> Record extracts:
Background: an optimization exercise with open tools, aiming at small area, a short achievable clock period and few clock cycles. Do not read the settings as production practice. In this exercise RTL edits were held to simulation tests only and were not proved equivalent to the original.

==> inputs of run a <==
Design hge_fig, start of the top module:
module hge_fig (
    input  wire        clk,
    input  wire        rst,           
    input  wire        start,
    output wire        ready,
    output wire        done,
    input  wire [15:0] in_c_lo,       
    input  wire [15:0] in_c_mid,      
    input  wire [15:0] in_c_hi,       
    input  wire        in_lo_in,      
    input  wire        in_hi_in,      
    input  wire [23:0] in_anum,       
    input  wire [8:0]  in_d,          
    input  wire [7:0]  in_floor16,    
    input  wire [7:0]  in_k16,        
    input  wire [15:0] in_start,      
    input  wire [13:0] in_bin,        
    input  wire [1:0]  in_bw,         
    input  wire [15:0] in_zero,       
    output reg  [5:0]  out_delta16,   
    output reg  [11:0] out_height,
    output reg  [7:0]  out_quality,
    output reg  [27:0] out_range      
);
    reg  [7:1] ph;
    reg        rdy;
    assign ready = rdy;
    assign done  = ph[7];
    wire go = start & rdy;
    always @(posedge clk) begin
        if (rst) begin
            ph  <= 7'd0;
            rdy <= 1'b1;
        end else begin
            ph  <= {ph[6:1], go};
            rdy <= ~(go | (|ph[5:1]));
        end
    end
    reg [15:0] c_lo, c_mid, c_hi;
    reg        lo_in, hi_in;
    reg [23:0] anum;
    reg [8:0]  d;
    reg [7:0]  floor16, k16;
    reg [15:0] t_start;
    reg [13:0] bin;
    reg [1:0]  bw;
    reg [15:0] zero;
    wire idle = ~|ph[6:1];            
    always @(posedge clk) if (idle) begin
        c_lo <= in_c_lo; c_mid <= in_c_mid; c_hi <= in_c_hi;
        lo_in <= in_lo_in; hi_in <= in_hi_in;
        anum <= in_anum; d <= in_d; floor16 <= in_floor16; k16 <= in_k16;
        t_start <= in_start; bin <= in_bin; bw <= in_bw; zero <= in_zero;
    end
    wire [25:0] mlo_s, mlo_c, mmid_s, mmid_c, mhi_s, mhi_c;
    hg_dcm u_mlo  (.a(d), .b(c_lo),  .n(anum), .s(mlo_s),  .c(mlo_c));
    hg_dcm u_mmid (.a(d), .b(c_mid), .n(anum), .s(mmid_s), .c(mmid_c));
    hg_dcm u_mhi  (.a(d), .b(c_hi),  .n(anum), .s(mhi_s),  .c(mhi_c));
    wire [16:0] fd_s, fd_c;
    hg_fd  u_fd   (.a(floor16), .b(d), .s(fd_s), .c(fd_c));
    wire [16:0] fd   = fd_s + fd_c;
  ...
Settings: LEC_CHECK=0, CAP_MARGIN=20, CORE_MARGIN=2, CORE_UTILIZATION=55, PLACE_DENSITY=0.65, SLEW_MARGIN=20; clock period 25.0 ns.
standard.sh (not shown) runs the stock make flow with config.mk's settings and CLKGATE_MAP_FILE= SYNTH_SCRIPT=/design/flow/synth_recipe.tcl, a recipe that flattens the netlist after the stock synthesis.
==> flow/flow/run.sh <==
#!/bin/bash
# The standard layout (standard.sh) with one change: timing repair
# (repair_timing after CTS and after global routing) aims for a setup slack
# of SETUP_SLACK_MARGIN ns at the design's own clock period and
# constraints, so it sizes and buffers the design's long paths instead of
# stopping at zero slack. Synthesis, floorplan, power grid, placement, CTS,
# routing and the SDC are the standard ones.
set -euo pipefail
cd "$(dirname "$0")/.."
bash standard.sh SETUP_SLACK_MARGIN=18.5 finish > flow_standard.log 2>&1
==> run b: changes against run a <==
--- a/flow/flow/run.sh
+++ b/flow/flow/run.sh
@@ -7,4 +7,4 @@
 # routing and the SDC are the standard ones.
 set -euo pipefail
 cd "$(dirname "$0")/.."
-bash standard.sh SETUP_SLACK_MARGIN=18.5 finish > flow_standard.log 2>&1
+bash standard.sh SETUP_SLACK_MARGIN=19 finish > flow_standard.log 2>&1
==> run c: changes against run a <==
--- a/flow/flow/run.sh
+++ b/flow/flow/run.sh
@@ -7,4 +7,4 @@
 # routing and the SDC are the standard ones.
 set -euo pipefail
 cd "$(dirname "$0")/.."
-bash standard.sh SETUP_SLACK_MARGIN=18.5 finish > flow_standard.log 2>&1
+bash standard.sh SETUP_SLACK_MARGIN=18 finish > flow_standard.log 2>&1
==> impl_metrics.csv <==
group,metric,value,unit
status,status,"no timing/DRC/antenna violations",
placement,place_congestion,0.9440,
final_layout,final_cell_mix,"inv_1 (2240), fa_1 (1821), ha_1 (1457)",
final_layout,nets,21080,
sta,setup_ws,18.20,ns
worst_setup_path,max_stage_delay,0.55,ns
drt,wire_per_inst,24.08,um
drt,wirelength,505.5,mm
worst_setup_path,path_max_fanout,20,
sta,fin_crit_sh,0.2719,
cts,post_cts_resized,1705,
# the run above: run b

> Problem to solve: Only lines that contain the string "period" count; pick each one out of the records and copy it.

> Expected answer:
Background: an optimization exercise with open tools, aiming at small area, a short achievable clock period and few clock cycles. Do not read the settings as production practice. In this exercise RTL edits were held to simulation tests only and were not proved equivalent to the original.
Settings: LEC_CHECK=0, CAP_MARGIN=20, CORE_MARGIN=2, CORE_UTILIZATION=55, PLACE_DENSITY=0.65, SLEW_MARGIN=20; clock period 25.0 ns.
# of SETUP_SLACK_MARGIN ns at the design's own clock period and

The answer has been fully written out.